If the State Cages You
If you’ve never been to prison, you have no idea what prison is like. No matter how many episodes of Orange Is the New Black you’ve binge-watched, the experience of life behind bars is basically unfathomable to those of us who have only ever known freedom. So when first-time offenders find themselves locked up, they enter the system not knowing what to expect, how to behave, or how to keep themselves safe.
Last week, The Marshall Project published a pair of extraordinary 20-minute videos about what inmates must do in order to avoid becoming victims of sexual abuse. The videos, which were produced through a federal grant under the Prison Rape Elimination Act of 2003, will be shown in institutions across New York state and feature incredibly detailed advice from inmates, some of whom have been sexually assaulted, about how to protect oneself from predators while incarcerated.
“You might find a pack of cigarettes or a candy bar or something on your bed—don’t eat it,” one inmate says. “Take it off your bed, put it in front of your cell and just leave it as it is. Because if you take that, that can be a debt that you can’t pay back. It might cost you $1,000 … and if you can’t pay back the debt, then they’ll want other things.”

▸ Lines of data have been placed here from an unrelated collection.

What follows belongs to an exercise in optimizing a design on an open flow for a short achievable clock period and few clock cycles; a production flow would make more cautious choices.
Function was checked by simulation only, so behaviour that the tests miss may differ from the original.
Power and IR drop assume default switching activity.

the previous run:
Design encryption_engine, start of the top module:
module encryption_engine (
    input wire sysclk,
    input wire arduino_execute,
    output reg arduino_isfinished,
    input wire arduino_reset,
    input wire [7:0] mem_src_dout,
    output reg mem_src_clk,
    output wire mem_src_oce,
    output reg mem_src_ce,
    output reg mem_src_wre,
    output reg [13:0] mem_src_ad,
    output reg [7:0] mem_src_din,
    input wire [7:0] mem_key_dout,
    output reg mem_key_clk,
    output wire mem_key_oce,
    output reg mem_key_ce,
    output reg mem_key_wre,
    output reg [13:0] mem_key_ad,
    output reg [7:0] mem_key_din,
    input wire [7:0] mem_cmd_dout,
    output reg mem_cmd_clk,
    output wire mem_cmd_oce,
    output reg mem_cmd_ce,
    output reg mem_cmd_wre,
    output reg [13:0] mem_cmd_ad,
    output reg [7:0] mem_cmd_din,
    input wire [7:0] mem_dst_dout,
    output reg mem_dst_clk,
    output wire mem_dst_oce,
    output reg mem_dst_ce,
    output reg mem_dst_wre,
    output reg [13:0] mem_dst_ad,
    output reg [7:0] mem_dst_din,
    input wire [7:0] mem_ram_dout,
    output reg mem_ram_clk,
    output wire mem_ram_oce,
    output reg mem_ram_ce,
    output reg mem_ram_wre,
    output reg [13:0] mem_ram_ad,
    output reg [7:0] mem_ram_din
);
clock: 6.0 ns
lec_check: 0
abc_clock_period_in_ps: 2000
cap_margin: 20
core_margin: 2
core_utilization: 55
setup_slack_margin: 3.9
slew_margin: 20
run.sh (not shown) runs the stock make flow with config.mk's settings and CLKGATE_MAP_FILE= SYNTH_SCRIPT=/design/flow/synth_recipe.tcl, a recipe that flattens the netlist after the stock synthesis.
Testbench counts of the previous run, summed over its fixed seeds: cycles 754,956.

Another inmate weighs in on shower protocol: “A predator will use the shower as an opportunity to get close; don’t let him,” he says. “Never have a conversation with an inmate in an adjacent shower and do not accept T-shirts, boxers, shower slippers, or soap items from another inmate; those are sure signs of a predator that’s getting too close.”
To watch these videos, which were directed by prison rape survivor T.J. Parsell, is to gain a visceral appreciation of how intensely stressful and confusing it must be for newcomers to navigate prison life. Parsell, however, is not the first person to address this reality. It turns out that prison survival guides aimed at nervous, naive new inmates constitute a fairly robust genre.